Two-directory model [59][60]:

tests/baselines/reference/   ← VCS 管理 (期待値)
tests/baselines/local/       ← 実行生成 (.gitignore)

baseline ファイル拡張子: .js (コンパイル出力) / .errors.txt / .types / .symbols
regression detection flow:
1. reference/ vs local/ の diff
2. 差分 → test FAIL
3. 変更が正当なら jake baseline-accept で reference に昇格
4. jake baseline-accept[soft] は新規のみ (delete なし)

§5.3 Specmatic / Arazzo (OpenAPI/AsyncAPI conformance、 verified)

API 仕様を "Executable Contract" としてそのまま実行 [61][62]。 Scenario format (*.arazzo_inputs.json):

{
  "WorkflowName": {
    "DEFAULT": { "productType": "Electronics", "maxPrice": 1000 },
    "GetProducts.IsArrayEmpty": { "maxPrice": 0 }
  }
}

DEFAULT 基底 + named scenario 差分のみ指定してマージ
$failureMessage で期待失敗メッセージ
検証フロー: OpenAPI/AsyncAPI spec に対して実サービス実行、 happy + unhappy path、 closed-loop testing (spec 内参照でペイロード検証)

§5.4 Golden file / Snapshot testing の使い分け (verified)

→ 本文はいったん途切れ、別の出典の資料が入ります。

`config.mk`:
```
export PLATFORM = sky130hd
export DESIGN_NAME = frac_cen_gen_flat
export DESIGN_NICKNAME = d
export VERILOG_FILES = /design/src/rtl/frac_cen_gen_pkg.sv /design/src/rtl/frac_cen_gen_if.sv /design/src/rtl/frac_cen_channel.sv /design/src/rtl/frac_cen_gen.sv /design/src/flat_wrapper.sv
export SDC_FILE = /design/constraint.sdc
export NUM_CORES = 1
export LEC_CHECK = 0
export BUFFER_PORTS_ARGS = -buffer_cell sky130_fd_sc_hd__clkbuf_2
export CORE_UTILIZATION = 57
export CTS_CLUSTER_SIZE = 40
export DETAILED_ROUTE_END_ITERATION = 6
export MAX_ROUTING_LAYER = met4
export PLACE_DENSITY_LB_ADDON = 0.1
export SYNTH_ARGS = -nofsm -noshare
export SYNTH_HDL_FRONTEND = slang
export SYNTH_SLANG_ARGS = --single-unit
```
`constraint.sdc`:
```
create_clock -name i_clk_chipset -period 8.2 [get_ports i_clk_chipset]
set_input_delay 1.64 -clock i_clk_chipset [delete_from_list [all_inputs] [get_ports i_clk_chipset]]
set_output_delay 1.64 -clock i_clk_chipset [all_outputs]
set_load 0.02 [all_outputs]
```
`src/rtl/frac_cen_gen_pkg.sv`:
```
// Shared defaults, rate constants and the per-channel update request type
// for the fractional clock-enable generator.
package frac_cen_gen_pkg;

  localparam int CHANNELS_DEF = 4;
  localparam int ACC_W_DEF    = 22;
  localparam int POST_W_DEF   = 3;

  localparam int OPL2_NUM = 358;
  localparam int OPL2_DEN = 5000;
  localparam int UART_NUM = 14815;
  localparam int UART_DEN = 50000;

  typedef enum logic [1:0] {
    UPD_NONE  = 2'd0,
    UPD_NOW   = 2'd1,
    UPD_DEFER = 2'd2
  } upd_e;

  function automatic int ch_idx_w(input int n);
    return (n > 1) ? $clog2(n) : 1;
  endfunction

endpackage

```
`src/rtl/frac_cen_gen_if.sv`:
```
// Rate configuration port: valid/ready request with a one-cycle reject pulse.
interface frac_cen_gen_if #(
  parameter int CHANNELS = frac_cen_gen_pkg::CHANNELS_DEF,
  parameter int ACC_W    = frac_cen_gen_pkg::ACC_W_DEF,
  parameter int POST_W   = frac_cen_gen_pkg::POST_W_DEF
);
  import frac_cen_gen_pkg::*;

  localparam int CH_W = ch_idx_w(CHANNELS);

  logic              cfg_valid;
  logic              cfg_ready;
  logic [CH_W-1:0]   cfg_ch;
  logic [ACC_W-1:0]  cfg_num;
  logic [ACC_W-1:0]  cfg_den;
  logic [POST_W-1:0] cfg_post;
  logic              cfg_sync;
  logic              cfg_err;

  modport master (
    output cfg_valid, cfg_ch, cfg_num, cfg_den, cfg_post, cfg_sync,
    input  cfg_ready, cfg_err
  );

  modport slave (
    input  cfg_valid, cfg_ch, cfg_num, cfg_den, cfg_post, cfg_sync,
    output cfg_ready, cfg_err
  );

endinterface

```
`src/rtl/frac_cen_channel.sv`:
```
// One fractional enable channel: phase accumulator, post divider and a
// shadow config that is swapped in on the channel's own enable pulse.
module frac_cen_channel
  import frac_cen_gen_pkg::*;
#(
  parameter int ACC_W  = ACC_W_DEF,
  parameter int POST_W = POST_W_DEF
) (
  input  logic              i_clk,
  input  logic              i_rst_n,
  input  logic              i_restart,
  input  upd_e              i_upd,
  input  logic [ACC_W-1:0]  i_num,
  input  logic [ACC_W-1:0]  i_den,
  input  logic [POST_W-1:0] i_post,
  output logic              o_pend,
  output logic              o_cen,
  output logic              o_cen_post
);

  logic [ACC_W-1:0]  r_acc;
  logic [ACC_W-1:0]  r_num;
  logic [ACC_W-1:0]  r_den;
  logic [POST_W-1:0] r_post;
  logic [POST_W-1:0] r_pc;
  logic              r_pend;
  logic [ACC_W-1:0]  r_sh_num;
  logic [ACC_W-1:0]  r_sh_den;
  logic [POST_W-1:0] r_sh_post;
  logic              r_cen_p1;
  logic              r_cen_post_p1;

  logic [ACC_W:0]    w_nxt_p0;
  logic              w_hit_p0;
  logic              w_wrap_p0;

  // Stage p0: accumulate and compare against the modulus
  assign w_nxt_p0  = {1'b0, r_acc} + {1'b0, r_num};
  assign w_hit_p0  = (w_nxt_p0 >= {1'b0, r_den});
  assign w_wrap_p0 = w_hit_p0 && (r_pc == r_post);

  // Stage p1: registered enables, new phase and config
  always_ff @(posedge i_clk or negedge i_rst_n) begin
    if (!i_rst_n) begin
      r_acc         <= '0;
      r_num         <= '0;
      r_den         <= ACC_W'(1);
      r_post        <= '0;
      r_pc          <= '0;
      r_pend        <= 1'b0;
      r_cen_p1      <= 1'b0;
      r_cen_post_p1 <= 1'b0;
    end else if (i_restart) begin
      r_acc         <= '0;
      r_pc          <= '0;
      r_pend        <= 1'b0;
      r_cen_p1      <= 1'b0;
      r_cen_post_p1 <= 1'b0;
      if (i_upd == UPD_NOW) begin
        r_num  <= i_num;
        r_den  <= i_den;
        r_post <= i_post;
      end else if (r_pend) begin
        r_num  <= r_sh_num;
        r_den  <= r_sh_den;
        r_post <= r_sh_post;
      end
    end else begin
      r_cen_p1      <= w_hit_p0;
      r_cen_post_p1 <= w_wrap_p0;
      if (i_upd == UPD_NOW) begin
        r_num  <= i_num;
        r_den  <= i_den;
        r_post <= i_post;
        r_acc  <= '0;
        r_pc   <= '0;
      end else if (r_pend && w_hit_p0) begin
        r_num  <= r_sh_num;
        r_den  <= r_sh_den;
        r_post <= r_sh_post;
        r_acc  <= '0;
        r_pc   <= '0;
        r_pend <= 1'b0;
      end else begin
        if (i_upd == UPD_DEFER) begin
          r_pend <= 1'b1;
        end
        r_acc <= w_hit_p0 ? ACC_W'(w_nxt_p0 - {1'b0, r_den}) : w_nxt_p0[ACC_W-1:0];
        if (w_hit_p0) begin
          r_pc <= w_wrap_p0 ? '0 : r_pc + POST_W'(1);
        end
      end
    end
  end

  // Shadow values are only consumed while pend is set, so they carry no reset
  always_ff @(posedge i_clk) begin
    if (i_upd == UPD_DEFER) begin
      r_sh_num  <= i_num;
      r_sh_den  <= i_den;
      r_sh_post <= i_post;
    end
  end

  assign o_pend     = r_pend;
  assign o_cen      = r_cen_p1;
  assign o_cen_post = r_cen_post_p1;

endmodule

```
`src/rtl/frac_cen_gen.sv`:
```
// Multi-channel fractional clock-enable generator: config validation,
// reset release synchroniser and CHANNELS accumulator channels.
module frac_cen_gen
  import frac_cen_gen_pkg::*;
#(
  parameter int CHANNELS = CHANNELS_DEF,
  parameter int ACC_W    = ACC_W_DEF,
  parameter int POST_W   = POST_W_DEF
) (
  input  logic                i_clk_chipset,
  input  logic                i_reset_n,
  input  logic                i_restart,
  frac_cen_gen_if.slave       cfg,
  output logic [CHANNELS-1:0] o_cen,
  output logic [CHANNELS-1:0] o_cen_post
);

  logic [1:0]          r_rst_sync;
  logic                w_rst_n;
  logic                w_xfer;
  logic                w_bad;
  logic                r_cfg_err;
  logic [CHANNELS-1:0] w_pend;
  upd_e                w_upd [CHANNELS];

  // Assert asynchronously, release two clocks later
  always_ff @(posedge i_clk_chipset or negedge i_reset_n) begin
    if (!i_reset_n) begin
      r_rst_sync <= 2'b00;
    end else begin
      r_rst_sync <= {r_rst_sync[0], 1'b1};
    end
  end

  assign w_rst_n = r_rst_sync[1];

  assign w_xfer = cfg.cfg_valid & cfg.cfg_ready;
  assign w_bad  = (cfg.cfg_den == '0) || (cfg.cfg_num > cfg.cfg_den) ||
                  (int'(cfg.cfg_ch) >= CHANNELS);

  // A deferred request arriving with restart is applied immediately
  always_comb begin
    for (int i = 0; i < CHANNELS; i++) begin
      w_upd[i] = UPD_NONE;
      if (w_xfer && !w_bad && (int'(cfg.cfg_ch) == i)) begin
        w_upd[i] = (cfg.cfg_sync && !i_restart) ? UPD_DEFER : UPD_NOW;
      end
    end
  end

  always_ff @(posedge i_clk_chipset or negedge w_rst_n) begin
    if (!w_rst_n) begin
      r_cfg_err <= 1'b0;
    end else begin
      r_cfg_err <= w_xfer & w_bad;
    end
  end

  assign cfg.cfg_ready = ~|w_pend;
  assign cfg.cfg_err   = r_cfg_err;

  for (genvar g = 0; g < CHANNELS; g++) begin : g_ch
    frac_cen_channel #(
      .ACC_W  (ACC_W),
      .POST_W (POST_W)
    ) u_ch (
      .i_clk      (i_clk_chipset),
      .i_rst_n    (w_rst_n),
      .i_restart  (i_restart),
      .i_upd      (w_upd[g]),
      .i_num      (cfg.cfg_num),
      .i_den      (cfg.cfg_den),
      .i_post     (cfg.cfg_post),
      .o_pend     (w_pend[g]),
      .o_cen      (o_cen[g]),
      .o_cen_post (o_cen_post[g])
    );
  end

endmodule

```
`src/flat_wrapper.sv`:
```
// flat-port wrapper written by rule: the top's interface ports become plain ports
module frac_cen_gen_flat import frac_cen_gen_pkg::*;
#(
  parameter int CHANNELS = CHANNELS_DEF,
  parameter int ACC_W    = ACC_W_DEF,
  parameter int POST_W   = POST_W_DEF
)
  (i_clk_chipset, i_reset_n, i_restart, o_cen, o_cen_post, cfg_cfg_valid, cfg_cfg_ch, cfg_cfg_num, cfg_cfg_den, cfg_cfg_post, cfg_cfg_sync, cfg_cfg_ready, cfg_cfg_err);
  frac_cen_gen_if #(.CHANNELS(CHANNELS), .ACC_W(ACC_W), .POST_W(POST_W)) cfg_i ();
  input  logic i_clk_chipset;
  input  logic i_reset_n;
  input  logic i_restart;
  output logic [CHANNELS-1:0] o_cen;
  output logic [CHANNELS-1:0] o_cen_post;
  input wire logic [$bits(cfg_i.cfg_valid)-1:0] cfg_cfg_valid;
  input wire logic [$bits(cfg_i.cfg_ch)-1:0] cfg_cfg_ch;
  input wire logic [$bits(cfg_i.cfg_num)-1:0] cfg_cfg_num;
  input wire logic [$bits(cfg_i.cfg_den)-1:0] cfg_cfg_den;
  input wire logic [$bits(cfg_i.cfg_post)-1:0] cfg_cfg_post;
  input wire logic [$bits(cfg_i.cfg_sync)-1:0] cfg_cfg_sync;
  output wire logic [$bits(cfg_i.cfg_ready)-1:0] cfg_cfg_ready;
  output wire logic [$bits(cfg_i.cfg_err)-1:0] cfg_cfg_err;
  assign cfg_i.cfg_valid = cfg_cfg_valid;
  assign cfg_i.cfg_ch = cfg_cfg_ch;
  assign cfg_i.cfg_num = cfg_cfg_num;
  assign cfg_i.cfg_den = cfg_cfg_den;
  assign cfg_i.cfg_post = cfg_cfg_post;
  assign cfg_i.cfg_sync = cfg_cfg_sync;
  assign cfg_cfg_ready = cfg_i.cfg_ready;
  assign cfg_cfg_err = cfg_i.cfg_err;
  frac_cen_gen #(.CHANNELS(CHANNELS), .ACC_W(ACC_W), .POST_W(POST_W)) u_core (.i_clk_chipset(i_clk_chipset), .i_reset_n(i_reset_n), .i_restart(i_restart), .cfg(cfg_i), .o_cen(o_cen), .o_cen_post(o_cen_post));
endmodule
```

用語整理: Golden file ≈ Snapshot ≈ Golden master ≈ Known-answer testing (本質的に同じ概念)。

状況	推奨	ツール例
複雑な出力構造 (DOM, AST)	Snapshot testing	Jest `*.snap` [65]
テキスト/CLI 出力	Golden file	TypeScript baseline
非決定的な値	Property matcher で動的値をマスク	Jest `expect.any(Date)`
小さな focused output	Inline snapshot	insta `assert_snapshot!(value, @"...")` [66]
大きなコーパス	External `.snap`/`.yml`	pytest-regressions [68]

4 つの diff/regression detection pattern:

two-directory model (TypeScript): reference/ vs local/
single-file update (Jest): .snap 直接更新 + VCS 追跡
accept/reject workflow (insta): .snap.new → review → .snap 昇格
database model (http-conformance): 結果を DB → Notebook 分析

§5.5 Claude Code transcript capture format (verified)

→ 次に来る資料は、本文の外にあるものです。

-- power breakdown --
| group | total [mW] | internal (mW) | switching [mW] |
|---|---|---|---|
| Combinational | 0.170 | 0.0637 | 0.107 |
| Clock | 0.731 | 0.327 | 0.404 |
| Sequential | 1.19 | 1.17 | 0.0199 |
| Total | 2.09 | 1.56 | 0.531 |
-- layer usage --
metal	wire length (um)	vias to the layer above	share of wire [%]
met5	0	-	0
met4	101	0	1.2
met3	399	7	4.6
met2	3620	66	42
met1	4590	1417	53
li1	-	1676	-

JSONL 形式 (append-only) [70]、 ~/.claude/projects/<encoded-project-path>/:

{"type":"user","uuid":"...","parentUuid":"...","timestamp":"2024-01-01T00:00:00Z","sessionId":"abc","cwd":"/path","gitBranch":"main","version":"1.0","message":{"role":"user","content":"Your prompt"}}
{"type":"assistant","uuid":"...","parentUuid":"...","timestamp":"...","message":{"role":"assistant","content":[{"type":"text","text":"..."},{"type":"tool_use","id":"call_1","name":"Bash","input":{"command":"npm test"}}],"usage":{...}}}
{"type":"user","message":{"role":"user","content":[{"type":"tool_result","tool_use_id":"call_1","content":"Test output"}]}}

Universal fields: type / uuid / parentUuid / timestamp / sessionId / cwd / gitBranch / version
Hook 経由の capture: transcript_path が全 hook イベント stdin JSON に含まれる、 SessionStart で transcript_path / session_id / cwd 利用可
Hook stdin/stdout format: stdin JSON (session_id, transcript_path, cwd, tool_name, tool_input)、 stdout JSON (continue, decision, reason, systemMessage)
exit code: 0=success, 2=blocking (PreToolUse では action ブロック)、その他=非ブロッキングエラー

§5.6 OpenTelemetry を CLI hook 経由で emit (verified)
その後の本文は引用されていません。